## Exercise brief
State, as a bare number, how many lines below contain "declaration".

-- Opening Marker --

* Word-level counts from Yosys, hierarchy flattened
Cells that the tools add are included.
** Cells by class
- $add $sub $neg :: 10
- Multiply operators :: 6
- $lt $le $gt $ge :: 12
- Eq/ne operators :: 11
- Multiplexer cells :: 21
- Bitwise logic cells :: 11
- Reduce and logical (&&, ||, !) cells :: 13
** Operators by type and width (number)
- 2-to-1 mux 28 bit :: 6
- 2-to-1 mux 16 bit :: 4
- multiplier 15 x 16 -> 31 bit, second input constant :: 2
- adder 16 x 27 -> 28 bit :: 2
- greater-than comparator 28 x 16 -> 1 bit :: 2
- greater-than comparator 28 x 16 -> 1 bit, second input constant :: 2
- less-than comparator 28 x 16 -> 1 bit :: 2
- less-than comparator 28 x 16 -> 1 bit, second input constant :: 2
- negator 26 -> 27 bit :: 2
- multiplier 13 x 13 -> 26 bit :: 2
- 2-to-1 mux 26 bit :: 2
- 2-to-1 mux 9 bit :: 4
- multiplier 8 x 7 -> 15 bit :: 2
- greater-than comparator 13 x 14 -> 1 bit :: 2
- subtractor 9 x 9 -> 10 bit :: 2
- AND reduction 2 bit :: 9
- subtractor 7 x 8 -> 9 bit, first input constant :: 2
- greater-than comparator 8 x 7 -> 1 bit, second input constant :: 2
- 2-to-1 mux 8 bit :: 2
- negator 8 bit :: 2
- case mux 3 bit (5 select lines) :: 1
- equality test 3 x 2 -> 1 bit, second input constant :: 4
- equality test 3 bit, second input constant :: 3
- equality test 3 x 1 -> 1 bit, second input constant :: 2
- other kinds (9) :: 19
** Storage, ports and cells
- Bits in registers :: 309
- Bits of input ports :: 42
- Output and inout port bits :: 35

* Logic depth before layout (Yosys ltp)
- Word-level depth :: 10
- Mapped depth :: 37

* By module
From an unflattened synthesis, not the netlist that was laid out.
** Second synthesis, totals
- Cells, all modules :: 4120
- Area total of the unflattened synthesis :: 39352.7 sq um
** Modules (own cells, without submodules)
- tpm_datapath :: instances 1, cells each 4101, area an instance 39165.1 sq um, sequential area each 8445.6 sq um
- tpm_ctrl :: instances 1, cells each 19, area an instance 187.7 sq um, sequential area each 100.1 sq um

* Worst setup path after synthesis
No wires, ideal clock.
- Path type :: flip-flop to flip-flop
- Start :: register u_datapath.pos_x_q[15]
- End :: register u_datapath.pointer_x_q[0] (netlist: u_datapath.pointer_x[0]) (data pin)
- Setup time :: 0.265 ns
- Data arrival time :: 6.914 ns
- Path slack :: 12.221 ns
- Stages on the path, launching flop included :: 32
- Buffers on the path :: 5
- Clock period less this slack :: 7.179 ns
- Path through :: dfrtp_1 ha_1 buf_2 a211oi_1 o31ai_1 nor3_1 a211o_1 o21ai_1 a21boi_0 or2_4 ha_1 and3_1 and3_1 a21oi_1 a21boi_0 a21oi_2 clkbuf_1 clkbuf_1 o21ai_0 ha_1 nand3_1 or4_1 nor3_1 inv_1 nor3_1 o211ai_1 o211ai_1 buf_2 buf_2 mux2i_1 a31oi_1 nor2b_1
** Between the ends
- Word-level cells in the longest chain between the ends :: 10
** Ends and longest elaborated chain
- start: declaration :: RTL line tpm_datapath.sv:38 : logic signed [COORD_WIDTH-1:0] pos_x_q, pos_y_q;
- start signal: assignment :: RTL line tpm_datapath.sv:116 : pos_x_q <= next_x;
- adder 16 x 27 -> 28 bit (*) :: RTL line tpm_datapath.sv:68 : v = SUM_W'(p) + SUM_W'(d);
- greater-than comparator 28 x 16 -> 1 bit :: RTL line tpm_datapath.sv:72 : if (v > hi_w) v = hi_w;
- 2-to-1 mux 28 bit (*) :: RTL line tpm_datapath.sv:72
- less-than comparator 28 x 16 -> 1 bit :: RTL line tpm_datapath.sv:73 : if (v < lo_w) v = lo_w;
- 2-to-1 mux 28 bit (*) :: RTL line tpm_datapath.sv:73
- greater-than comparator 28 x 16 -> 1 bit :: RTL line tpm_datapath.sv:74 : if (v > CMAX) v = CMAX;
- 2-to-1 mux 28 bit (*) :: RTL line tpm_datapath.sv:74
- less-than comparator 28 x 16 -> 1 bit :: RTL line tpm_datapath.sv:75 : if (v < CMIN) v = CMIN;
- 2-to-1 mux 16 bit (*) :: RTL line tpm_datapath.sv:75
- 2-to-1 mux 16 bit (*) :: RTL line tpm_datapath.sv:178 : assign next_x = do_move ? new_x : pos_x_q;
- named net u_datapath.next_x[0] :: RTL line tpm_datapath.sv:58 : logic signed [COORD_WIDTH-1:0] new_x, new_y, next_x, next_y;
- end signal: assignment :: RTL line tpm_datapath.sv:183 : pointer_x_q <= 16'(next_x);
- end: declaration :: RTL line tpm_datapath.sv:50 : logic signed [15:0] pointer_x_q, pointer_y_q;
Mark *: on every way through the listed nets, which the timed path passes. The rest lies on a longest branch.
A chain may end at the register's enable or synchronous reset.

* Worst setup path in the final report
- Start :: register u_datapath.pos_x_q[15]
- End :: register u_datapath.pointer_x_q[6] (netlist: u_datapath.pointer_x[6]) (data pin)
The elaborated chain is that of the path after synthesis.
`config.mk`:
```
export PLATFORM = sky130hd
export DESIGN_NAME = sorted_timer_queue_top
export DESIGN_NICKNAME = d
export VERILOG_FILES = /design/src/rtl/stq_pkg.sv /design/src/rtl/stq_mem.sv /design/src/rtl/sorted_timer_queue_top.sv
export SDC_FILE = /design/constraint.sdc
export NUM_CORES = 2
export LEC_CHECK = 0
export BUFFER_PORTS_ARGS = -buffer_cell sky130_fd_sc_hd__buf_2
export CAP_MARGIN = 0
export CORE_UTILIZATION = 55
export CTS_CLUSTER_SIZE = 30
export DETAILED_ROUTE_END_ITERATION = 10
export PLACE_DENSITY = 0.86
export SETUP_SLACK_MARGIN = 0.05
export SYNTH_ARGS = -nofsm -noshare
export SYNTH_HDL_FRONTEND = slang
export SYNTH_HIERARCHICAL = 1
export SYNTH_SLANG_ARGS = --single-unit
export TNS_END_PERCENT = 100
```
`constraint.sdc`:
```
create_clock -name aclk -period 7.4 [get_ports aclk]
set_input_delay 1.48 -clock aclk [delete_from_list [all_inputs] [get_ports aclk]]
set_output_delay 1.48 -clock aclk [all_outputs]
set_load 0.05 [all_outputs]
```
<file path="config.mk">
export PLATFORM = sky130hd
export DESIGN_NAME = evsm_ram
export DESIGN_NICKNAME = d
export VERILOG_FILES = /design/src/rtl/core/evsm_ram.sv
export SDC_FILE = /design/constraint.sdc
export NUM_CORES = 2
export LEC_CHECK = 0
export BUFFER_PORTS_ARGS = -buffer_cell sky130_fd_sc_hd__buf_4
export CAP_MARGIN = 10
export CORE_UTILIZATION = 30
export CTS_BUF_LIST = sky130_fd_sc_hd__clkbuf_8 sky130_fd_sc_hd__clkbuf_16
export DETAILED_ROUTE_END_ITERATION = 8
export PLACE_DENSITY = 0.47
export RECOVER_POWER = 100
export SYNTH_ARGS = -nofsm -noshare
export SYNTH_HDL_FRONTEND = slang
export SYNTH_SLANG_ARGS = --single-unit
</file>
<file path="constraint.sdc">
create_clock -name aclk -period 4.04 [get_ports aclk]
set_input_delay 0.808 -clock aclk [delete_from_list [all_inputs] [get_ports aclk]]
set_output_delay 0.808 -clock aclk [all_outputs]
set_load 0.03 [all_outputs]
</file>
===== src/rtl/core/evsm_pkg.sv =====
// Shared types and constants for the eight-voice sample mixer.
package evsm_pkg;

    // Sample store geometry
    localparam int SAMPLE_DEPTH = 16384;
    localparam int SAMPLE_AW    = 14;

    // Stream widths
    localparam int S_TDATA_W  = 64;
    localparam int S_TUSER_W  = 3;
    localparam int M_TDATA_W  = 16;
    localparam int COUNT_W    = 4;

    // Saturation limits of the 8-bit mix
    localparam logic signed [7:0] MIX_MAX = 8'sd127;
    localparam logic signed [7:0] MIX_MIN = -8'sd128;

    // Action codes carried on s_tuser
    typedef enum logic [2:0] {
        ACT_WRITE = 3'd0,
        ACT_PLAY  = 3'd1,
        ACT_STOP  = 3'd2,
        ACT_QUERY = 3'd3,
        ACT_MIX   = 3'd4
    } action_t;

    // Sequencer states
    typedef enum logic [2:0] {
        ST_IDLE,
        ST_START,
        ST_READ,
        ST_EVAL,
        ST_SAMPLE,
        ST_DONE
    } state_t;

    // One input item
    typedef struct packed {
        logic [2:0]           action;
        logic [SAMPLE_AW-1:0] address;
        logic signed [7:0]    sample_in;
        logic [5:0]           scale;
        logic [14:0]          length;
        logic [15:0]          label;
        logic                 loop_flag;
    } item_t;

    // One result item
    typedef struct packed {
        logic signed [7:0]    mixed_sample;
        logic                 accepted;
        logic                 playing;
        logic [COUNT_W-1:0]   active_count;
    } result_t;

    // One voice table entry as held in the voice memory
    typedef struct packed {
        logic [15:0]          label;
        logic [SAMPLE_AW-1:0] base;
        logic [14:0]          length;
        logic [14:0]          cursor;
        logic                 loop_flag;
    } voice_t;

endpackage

-- Closing Marker --

## Answer area
2